What she discovers will overturn everything she thought she knew about her family – and change her life forever.
I’ve looked forward to the new Polly Crosby novel for a while, it was one of my most anticipated books of 2023. I love her writing so I gave myself a lovely sunny weekend to completely wallow in the story. It seemed fitting that I was outside, since nature plays a strong part in the novel both metaphorically and as an extra character that’s often more vivid than the inner spaces. Eve has felt adrift since her mum Angela died so her four brothers think it might be good for her to take a trip to the coast and clear out their grandmother’s studio. Grandmother Dodie was a painter and lived a fairly basic life in a small ramshackle studio just off the beach. Eve has fond memories of childhood holidays there, when her brothers would snuggle up with her like sleepy puppies on the studio floor at night. Close by is the strangely alluring Cathedral of the Marshes, a glass building so imposing it has the presence of such a holy building. Once, when she was a teenager, Eve had taken a dare to go into the cathedral with Elliot, one of the local boys. She remembers being terrified, but doesn’t remember much else about that night apart from seeing a painting standing on an easel. Strangely, it was a portrait of her and she ran out into the night, never to return. How will it feel to be back in a place that she has feared, but that still holds some of her best childhood memories? When she finds Dodie’s letters and reads of her relationship with Vita, she is plunged into a completely hidden part of her grandmother’s life.
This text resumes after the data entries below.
`src/rtl/xcvr_rst_pkg.sv`:
```
package xcvr_rst_pkg;

    // Transmit-side phases
    typedef enum logic [1:0] {
        TXS_PWRDN,
        TXS_WAIT_LOCK,
        TXS_RUN
    } txs_e;

    // Receive-side phases
    typedef enum logic [2:0] {
        RXS_HOLD,
        RXS_WAIT_IDLE,
        RXS_GAP,
        RXS_WAIT_LOCK,
        RXS_REF_DWELL,
        RXS_DATA_DWELL,
        RXS_DONE
    } rxs_e;

    // Control bundle driven by one receive sequence
    typedef struct packed {
        logic arst;
        logic drst;
        logic cdr_ref;
        logic cdr_data;
        logic done;
    } rx_ctl_t;

    // Parallel-clock cycles between busy idle and analog reset release
    localparam int unsigned GAP_CYC = 2;

    // Microseconds to cycles, rounded up so a delay never falls short
    function automatic int unsigned us_to_cycles(input int unsigned khz,
                                                 input int unsigned us);
        int unsigned c;
        c = (us * khz + 999) / 1000;
        return (c == 0) ? 1 : c;
    endfunction

    function automatic int unsigned cnt_bits(input int unsigned max_val);
        return (max_val < 2) ? 1 : $clog2(max_val + 1);
    endfunction

    function automatic int unsigned max3(input int unsigned a,
                                         input int unsigned b,
                                         input int unsigned c);
        int unsigned m;
        m = (a > b) ? a : b;
        return (m > c) ? m : c;
    endfunction

endpackage

```
`src/rtl/xcvr_sync2.sv`:
```
module xcvr_sync2 #(
    parameter int unsigned W = 1,
    parameter logic [W-1:0] INIT = '0
) (
    input  logic         clk,
    input  logic         rst,
    input  logic [W-1:0] d_i,
    output logic [W-1:0] q_o
);
    logic [W-1:0] meta_q;
    logic [W-1:0] sync_q;

    always_ff @(posedge clk) begin
        if (rst) begin
            meta_q <= INIT;
            sync_q <= INIT;
        end else begin
            meta_q <= d_i;
            sync_q <= meta_q;
        end
    end

    assign q_o = sync_q;
endmodule

```
`src/rtl/xcvr_tx_ctrl.sv`:
```
module xcvr_tx_ctrl
    import xcvr_rst_pkg::*;
#(
    parameter int unsigned PD_CYC = 125
) (
    input  logic clk,
    input  logic rst,
    input  logic lock_i,     // synchronized transmit PLL lock
    output logic pd_o,       // transmit PLL power-down
    output logic run_o,      // transmit side released
    output logic hold_o      // receive sequences must return to hold
);
    localparam int unsigned CW = cnt_bits(PD_CYC);

    txs_e          state_q, state_d;
    logic [CW-1:0] cnt_q, cnt_d;
    logic          lost;

    assign lost = (state_q == TXS_RUN) && !lock_i;

    always_comb begin
        state_d = state_q;
        cnt_d   = cnt_q;
        unique case (state_q)
            TXS_PWRDN: begin
                if (cnt_q == CW'(PD_CYC - 1)) begin
                    state_d = TXS_WAIT_LOCK;
                    cnt_d   = '0;
                end else begin
                    cnt_d = cnt_q + 1'b1;
                end
            end
            TXS_WAIT_LOCK: begin
                if (lock_i) state_d = TXS_RUN;
            end
            TXS_RUN: begin
                if (lost) begin
                    state_d = TXS_PWRDN;
                    cnt_d   = '0;
                end
            end
            default: begin
                state_d = TXS_PWRDN;
                cnt_d   = '0;
            end
        endcase
    end

    always_ff @(posedge clk) begin
        if (rst) begin
            state_q <= TXS_PWRDN;
            cnt_q   <= '0;
        end else begin
            state_q <= state_d;
            cnt_q   <= cnt_d;
        end
    end

    assign pd_o   = (state_q == TXS_PWRDN);
    assign run_o  = (state_q == TXS_RUN);
    assign hold_o = pd_o || lost;

    // power-down is released only after a full count
    a_r1_pd_released_after_count: assert property (@(posedge clk) disable iff (rst)
        $fell(pd_o) |-> $past(cnt_q) == CW'(PD_CYC - 1));

    // a running transmit side with a lost lock is back in power-down next cycle
    a_r11_restart_on_loss: assert property (@(posedge clk) disable iff (rst)
        (run_o && !lock_i) |=> pd_o);
endmodule

```
`src/rtl/xcvr_rx_lane.sv`:
```
module xcvr_rx_lane
    import xcvr_rst_pkg::*;
#(
    parameter int unsigned REF_CYC  = 1875,
    parameter int unsigned DATA_CYC = 500
) (
    input  logic    clk,
    input  logic    rst,
    input  logic    hold_i,   // transmit side restarting
    input  logic    busy_i,   // synchronized reconfiguration busy
    input  logic    lock_i,   // synchronized, combined receive lock
    output rx_ctl_t ctl_o
);
    localparam int unsigned MAXC = max3(REF_CYC, DATA_CYC, GAP_CYC);
    localparam int unsigned CW   = cnt_bits(MAXC);

    rxs_e          state_q, state_d;
    logic [CW-1:0] cnt_q, cnt_d;

    always_comb begin
        state_d = state_q;
        cnt_d   = cnt_q;
        if (hold_i) begin
            state_d = RXS_HOLD;
            cnt_d   = '0;
        end else begin
            unique case (state_q)
                RXS_HOLD: state_d = RXS_WAIT_IDLE;
                RXS_WAIT_IDLE: begin
                    if (!busy_i) begin
                        state_d = RXS_GAP;
                        cnt_d   = '0;
                    end
                end
                RXS_GAP: begin
                    if (cnt_q == CW'(GAP_CYC - 1)) begin
                        state_d = RXS_WAIT_LOCK;
                        cnt_d   = '0;
                    end else begin
                        cnt_d = cnt_q + 1'b1;
                    end
                end
                RXS_WAIT_LOCK: begin
                    if (lock_i) begin
                        state_d = RXS_REF_DWELL;
                        cnt_d   = '0;
                    end
                end
                RXS_REF_DWELL: begin
                    if (!lock_i) begin
                        state_d = RXS_WAIT_LOCK;
                        cnt_d   = '0;
                    end else if (cnt_q == CW'(REF_CYC - 1)) begin
                        state_d = RXS_DATA_DWELL;
                        cnt_d   = '0;
                    end else begin
                        cnt_d = cnt_q + 1'b1;
                    end
                end
                RXS_DATA_DWELL: begin
                    if (!lock_i) begin
                        state_d = RXS_WAIT_LOCK;
                        cnt_d   = '0;
                    end else if (cnt_q == CW'(DATA_CYC - 1)) begin
                        state_d = RXS_DONE;
                        cnt_d   = '0;
                    end else begin
                        cnt_d = cnt_q + 1'b1;
                    end
                end
                RXS_DONE: begin
                    if (!lock_i) begin
                        state_d = RXS_WAIT_LOCK;
                        cnt_d   = '0;
                    end
                end
                default: begin
                    state_d = RXS_HOLD;
                    cnt_d   = '0;
                end
            endcase
        end
    end

    always_ff @(posedge clk) begin
        if (rst) begin
            state_q <= RXS_HOLD;
            cnt_q   <= '0;
        end else begin
            state_q <= state_d;
            cnt_q   <= cnt_d;
        end
    end

    always_comb begin
        ctl_o.arst     = (state_q == RXS_HOLD) || (state_q == RXS_WAIT_IDLE) ||
                         (state_q == RXS_GAP);
        ctl_o.cdr_data = (state_q == RXS_DATA_DWELL) || (state_q == RXS_DONE);
        ctl_o.cdr_ref  = !ctl_o.cdr_data;
        ctl_o.drst     = (state_q != RXS_DONE);
        ctl_o.done     = (state_q == RXS_DONE);
    end

    // analog reset release follows an idle busy seen GAP_CYC edges earlier
    a_r4_arst_after_idle: assert property (@(posedge clk) disable iff (rst)
        $fell(ctl_o.arst) |-> !$past(busy_i, GAP_CYC));

    // the switch to data tracking needs the lock held
    a_r6_data_needs_lock: assert property (@(posedge clk) disable iff (rst)
        $rose(ctl_o.cdr_data) |-> $past(lock_i));

    // digital reset is released only from data tracking
    a_r7_drst_after_data: assert property (@(posedge clk) disable iff (rst)
        $fell(ctl_o.drst) |-> $past(ctl_o.cdr_data));

    // a missing lock leaves no data tracking on the next cycle
    a_r10_loss_drops_data: assert property (@(posedge clk) disable iff (rst)
        (!lock_i && !hold_i) |=> !ctl_o.cdr_data);
endmodule

```
`src/rtl/xcvr_rst_seq.sv`:
```
module xcvr_rst_seq
    import xcvr_rst_pkg::*;
#(
    parameter int unsigned NUM_CH        = 4,
    parameter bit          BONDED        = 1'b1,
    parameter int unsigned CLK_KHZ       = 125000,
    parameter int unsigned PD_US         = 1,
    parameter int unsigned REF_DWELL_US  = 15,
    parameter int unsigned DATA_DWELL_US = 4
) (
    input  logic              clk,
    input  logic              rst,
    input  logic              txpll_lock_i,
    input  logic              cfg_busy_i,
    input  logic [NUM_CH-1:0] rxpll_lock_i,
    output logic              txpll_pd_o,
    output logic [NUM_CH-1:0] tx_rst_o,
    output logic [NUM_CH-1:0] rx_arst_o,
    output logic [NUM_CH-1:0] rx_drst_o,
    output logic [NUM_CH-1:0] cdr_ref_o,
    output logic [NUM_CH-1:0] cdr_data_o,
    output logic [NUM_CH-1:0] seq_done_o
);
    localparam int unsigned PD_CYC   = us_to_cycles(CLK_KHZ, PD_US);
    localparam int unsigned REF_CYC  = us_to_cycles(CLK_KHZ, REF_DWELL_US);
    localparam int unsigned DATA_CYC = us_to_cycles(CLK_KHZ, DATA_DWELL_US);
    localparam int unsigned NUM_SEQ  = BONDED ? 1 : NUM_CH;
    localparam int unsigned SW       = NUM_CH + 2;
    // busy resets to 1 (assume busy), locks reset to 0
    localparam logic [SW-1:0] SYNC_INIT = SW'(1) << NUM_CH;

    logic [SW-1:0]     sync_q;
    logic [NUM_CH-1:0] rx_lock_s;
    logic              busy_s;
    logic              tx_lock_s;
    logic              tx_run;
    logic              rx_hold;
    rx_ctl_t           ctl [NUM_SEQ];

    xcvr_sync2 #(.W(SW), .INIT(SYNC_INIT)) u_sync (
        .clk (clk),
        .rst (rst),
        .d_i ({txpll_lock_i, cfg_busy_i, rxpll_lock_i}),
        .q_o (sync_q)
    );

    assign rx_lock_s = sync_q[NUM_CH-1:0];
    assign busy_s    = sync_q[NUM_CH];
    assign tx_lock_s = sync_q[NUM_CH+1];

    xcvr_tx_ctrl #(.PD_CYC(PD_CYC)) u_tx (
        .clk    (clk),
        .rst    (rst),
        .lock_i (tx_lock_s),
        .pd_o   (txpll_pd_o),
        .run_o  (tx_run),
        .hold_o (rx_hold)
    );

    for (genvar s = 0; s < NUM_SEQ; s++) begin : g_seq
        logic lane_lock;
        if (BONDED) begin : g_all
            assign lane_lock = &rx_lock_s;
        end else begin : g_one
            assign lane_lock = rx_lock_s[s];
        end

        xcvr_rx_lane #(.REF_CYC(REF_CYC), .DATA_CYC(DATA_CYC)) u_lane (
            .clk    (clk),
            .rst    (rst),
            .hold_i (rx_hold),
            .busy_i (busy_s),
            .lock_i (lane_lock),
            .ctl_o  (ctl[s])
        );
    end

    for (genvar c = 0; c < NUM_CH; c++) begin : g_ch
        localparam int unsigned SEL = BONDED ? 0 : c;

        assign tx_rst_o[c]   = !tx_run;
        assign rx_arst_o[c]  = ctl[SEL].arst;
        assign rx_drst_o[c]  = ctl[SEL].drst;
        assign cdr_ref_o[c]  = ctl[SEL].cdr_ref;
        assign cdr_data_o[c] = ctl[SEL].cdr_data;
        assign seq_done_o[c] = ctl[SEL].done && tx_run;

        // power-down keeps every channel control in its reset value
        a_r2_pd_holds_all: assert property (@(posedge clk) disable iff (rst)
            txpll_pd_o |-> (tx_rst_o[c] && rx_arst_o[c] && rx_drst_o[c] &&
                            cdr_ref_o[c] && !cdr_data_o[c]));

        // transmit reset is released only after a synchronized lock
        a_r3_txrst_after_lock: assert property (@(posedge clk) disable iff (rst)
            $fell(tx_rst_o[c]) |-> $past(tx_lock_s));

        // the two CDR mode controls are never both on or both off
        a_r6_modes_exclusive: assert property (@(posedge clk) disable iff (rst)
            cdr_ref_o[c] != cdr_data_o[c]);

        // done only with every reset released
        a_r9_done_clear: assert property (@(posedge clk) disable iff (rst)
            seq_done_o[c] |-> (!tx_rst_o[c] && !rx_arst_o[c] && !rx_drst_o[c]));
    end
endmodule

```
`config.mk`:
```
export PLATFORM = sky130hd
export DESIGN_NAME = xcvr_rst_seq
export DESIGN_NICKNAME = d
export VERILOG_FILES = /design/src/rtl/xcvr_rst_pkg.sv /design/src/rtl/xcvr_sync2.sv /design/src/rtl/xcvr_tx_ctrl.sv /design/src/rtl/xcvr_rx_lane.sv /design/src/rtl/xcvr_rst_seq.sv
export SDC_FILE = /design/constraint.sdc
export NUM_CORES = 1
export LEC_CHECK = 0
export ABC_AREA = 0
export CAP_MARGIN = 20
export CORE_UTILIZATION = 52
export DETAILED_ROUTE_END_ITERATION = 8
export PLACE_DENSITY = 0.79
export SETUP_SLACK_MARGIN = 0.1
export SLEW_MARGIN = 20
export SYNTH_ARGS = -nofsm -noshare
export SYNTH_HDL_FRONTEND = slang
export SYNTH_HIERARCHICAL = 1
export SYNTH_SLANG_ARGS = --single-unit
```
`constraint.sdc`:
```
create_clock -name clk -period 2.85 [get_ports clk]
set_input_delay 0.4275 -clock clk [delete_from_list [all_inputs] [get_ports clk]]
set_output_delay 0.4275 -clock clk [all_outputs]
set_load 0.02 [all_outputs]
```
==> impl_results.md <==
- Critical path origin: g_seq[0].u_lane/state_q[1]
- Wire per inst: 11.3 µm
- Design area: 2150 µm²
- Initial core utilization: 54.7%
- Final Instance Count excl. Fillers: 272
- Worst setup EP type: output pin
- FF-to-FF setup slack: 0.58 ns
- Synthesis-to-finish area growth: 16.9%
- Sink Count: 35
- Die X: 61.5 µm
- TNS Setup: 0 ns
- Crit path largest cell delay: 0.63 ns
- Avg Cell Area, Syn: 8.84 µm²
- Max_slew headroom: 55.8%
- Core Area: 3360 µm²
- Total Nets Final: 238
- Final hold violations: 0
- Dpl hpwl: 2250 µm
- Clk root buf: clkbuf_4
- Slowest-stage cell, CP: clkdlybuf4s50_1
- Delay-heaviest family, CP: buffers and inverters
- MaxCap Viol Count: 0
- Hold buffers post-CTS: 0
- Synth Register Bits: 35
- First-pass iteration count of the detailed router: 4
- Total GRT Usage: 19.3%
- Arrival time at the worst endpoint: 2.09 ns
- Total chip power: 0.909 mW
- FF-to-FF path depth: 6
- Post-Synthesis Cells: 208
- Crit path cell chain: nor2b_2 > nand2_1 > inv_1 > and2_1 > clkdlybuf4s50_1
- Clk pin slew, worst setup/hold paths: 0.12 ns
- DP Cell Count: 264
- First-pass GRT wire length: 5220 µm
- Num ports: 33
- Max Slew Vio Count: 0
- Post-route DRC: 0
- Outcome: finished, final reports clean
- Slew of the pin with the lowest slew margin: 0.657 ns
- Final Cycle Share: 88.2%
- Initial antenna violation count: 0
- Seq/Total Area, Yosys: 38.1%
- Placed cell area: 2060 µm²
- Worst vdd ir: 0.329 mV
- Via density per instance: 5.28
- 1st-iter DRT viols: 50
- Final setup fails: 0
- Critical path class: flip-flop to output pin
- Reg2Reg Launch Point: g_seq[0].u_lane/cnt_q[0]
- Total global routing overflow: 0
- Routed WL: 3070 µm
- CTS tree: built
- Die area: 3780 µm²
- Placer Congestion: 0.851
- Distinct cell type count after synthesis: 49
- Post-synth EDFFs: 0
- Die height: 61.5 µm
- Fraction of layout cells with a size suffix above 1: 10.6%
- TritonCTS Buffers: 5
- Levels on crit path: 5
- Fin util: 63.9%
- Setup Buffers After CTS: 0
- RSZ-0062 raised after global routing: no
- Post-Syn Nets: 221
- Min cycle time layout: 2.51 ns
- DP Worst Slack: 0.513 ns
- Clock Path Buffers: 2
- Post-DRT Antenna Nets: 0
- Final worst setup slack: 0.337 ns
- Mapped cell area: 1840 µm²
- Main synth FF type: dfxtp_1
- Vias in the first global route: 1,221
- Largest net degree at the start of global routing: 19
- Layout Skew: 0.0130 ns
- Cell Rows: 21
- Crit path required time: 2.42 ns
- Worst path buffer plus inverter count: 2
- Max Fclk: 398 MHz
- Ys Warns: 6
- CTS resizes: 0
- Worst-Skew Late Latency: 0.35 ns
- Pwr dens: 423 nW/µm²
- CTS H-tree depth: 2
- CP Max Fanout: 14
- Hold Startpoint: u_sync/meta_q[4]
- # diodes: 0
- DR vias: 1,436
- Hold crit path type: flip-flop to flip-flop
- Min Hold Slack: 0.413 ns
- P_leak: 0.733 nW
- Port Buffers: 32
- CP Launch Type: flip-flop
- Hold Path Depth: 1
- Asr flop ratio synth: 0%
==> placed cells by master, fill, tap and decap left out, types with 2 or more instances in the layout <==
cell type,instances
xor2_1,3
buf_4,3
and3_1,2
nor3b_1,2
ha_1,5
a211oi_1,3
nor2_1,21
nor3_1,6
a21oi_1,5
nor2b_1,13
nand2_1,9
xnor2_1,13
clkdlybuf4s50_1,32
dfxtp_1,34
nand3b_1,2
nor4_1,7
o21a_1,2
o311ai_0,2
or2_1,2
clkbuf_4,5
inv_1,10
nand4_1,3
and2_1,2
nand2b_1,3
nand3_1,9
==> cell type report <==
class | instances | area [µm²]
fillers | 305 | 1210
flip-flops and latches | 35 | 702
clock inverters | 3 | 46.3
clock buffers | 5 | 37.5
repair buffers | 35 | 343
multi-input cells | 138 | 925
well taps | 46 | 57.6
inverters | 10 | 37.5
==> metal layers <==
metal | vias up | track usage (%) | wire (µm) | share of wire (%)
met2 | 45 | 29.2 | 1300 | 42
met5 | - | 0 | 0 | 0
met4 | 0 | 8.25 | 55 | 1.8
met3 | 7 | 7.56 | 176 | 5.7
li1 | 735 | - | - | -
met1 | 649 | 24.4 | 1530 | 50
==> Yosys cell counts (3+ instances only) <==
cell | instances | area (µm²)
inv_1 | 10 | 37.5
nand2b_1 | 3 | 18.8
buf_4 | 18 | 135
a21oi_1 | 5 | 25.0
a211oi_1 | 3 | 22.5
xnor2_1 | 13 | 114
clkbuf_1 | 4 | 15.0
xor2_1 | 3 | 26.3
dfxtp_1 | 35 | 701
ha_1 | 5 | 62.6
nor2_1 | 21 | 78.8
nand4_1 | 3 | 18.8
nor2b_1 | 14 | 87.6
nand2_1 | 9 | 33.8
nor3_1 | 6 | 30.0
nand3_1 | 9 | 45.0
nor4_1 | 7 | 43.8
==> worst reg2reg max path: stages, from the launching register on <==
cell and delay, ns:
dfxtp_1 0.42, ha_1 0.17, or4b_1 0.45, o311a_1 0.29, or3_1 0.32, o21ai_2 0.40
nor2_1 0.10
==> power breakdown <==
group          internal [mW]  total, mW  switching (mW)
Clock                  0.187      0.365           0.178
Sequential             0.501      0.507         0.00617
Combinational         0.0214     0.0372          0.0158
==> registers in the layout, indices dropped and copies added (netlist names) <==
signal and count:
u_tx/state_q 2, u_sync/meta_q 6, g_seq.u_lane/state_q 3, g_seq.u_lane/cnt_q 11
u_tx/cnt_q 7, u_sync/q_o 6
==> worst paths after layout <==
path	to
worst max-delay path	seq_done_o[0]
worst min-delay path	u_sync/q_o[4]
worst max register to register	g_seq[0].u_lane/cnt_q[7]
worst min register to register	u_sync/q_o[4]
==> logic make-up after synthesis <==
family	count (synthesis)	synth area share, %
simple gates	94	29.2
buf+inv	35	11.7
flops	35	38.1
compound gates	22	9.33
xor+xnor	16	7.62
fa+ha+maj	5	3.40
mux	1	0.613
No activity file was read; power rests on OpenSTA's default activity.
This is a dual timeline novel, so through the letters we go back to the outbreak of WW2 and Dodie’s early years at the studio. She met one of her more notorious neighbours, Vita Goldsborough, resident of Goldsborough Hall and an owner of the glass cathedral. Vita and her brother Aubrey are the subject of gossip in the village. The stories are varied: Vita went mad and was put in a psychiatric hospital; Vita and Aubrey committed incest; they were to blame for ‘the vanishings’. They didn’t mix in the village and the stories around the siblings seemed to multiply and when a local girl vanished they were the first to be blamed by villagers. Strangely, as Eve arrives, a boy goes missing. It seems like an echo of the past, a foreshadowing, as if this is a thin place where memories and historical events seem close enough to touch. The physical sorting of her grandmother’s belongings is a simple enough task, she will just hire a skip, but when it comes to finding things that evoke memories and emotions they’re not so easily thrown away. Now Eve finds herself questioning the past and discovering things about this place and her beloved grandmother that she’d never imagined.
I thought this was a fascinating story highlighting women’s history and showing how much Victorian attitudes still prevailed in aristocratic society. The way Aubrey Goldsborough thinks feels around forty years out of date and the power he has over his sister we would now label as coercive control. Vita tries to explain to Dodie that his hold over her is so powerful he doesn’t have to force her, he simply has to tell her what to do and she obeys. He wants Vita to be respectable and only spend time with the right sort of people. Becoming friends with a bohemian artist like Dodie was definitely unexpected and she is the epitome of the wrong sort of company. Vita decides that Dodie must paint her portrait, something that her brother can’t really object to. Aubrey would like her to make a good marriage, but Vita’s interactions with men are fast and short-lived. Vita’s rebellions had to be passive aggressive – she gathers her jewels and keeps them in a box chained to the bottom of a pond in the glass cathedral. Hopefully, she can sell them without Aubrey knowing and have some financial freedom. She and Dodie hide in plain sight after Aubrey goes to war. They set up home in the cathedral, able to see everything around them, but thanks to the reed beds outside they are very unlikely to be seen. In another echo of her grandmother’s past, Eve meets an elderly lady in the village who asks to have her portrait painted. Eve isn’t usually a portrait painter, but can’t turn down the generous money offered for the work. She has the key to the cathedral and suggests they use it for their sitting, so Eve stands where her grandmother did many years before. What might this lady know about that time and her grandmother’s life?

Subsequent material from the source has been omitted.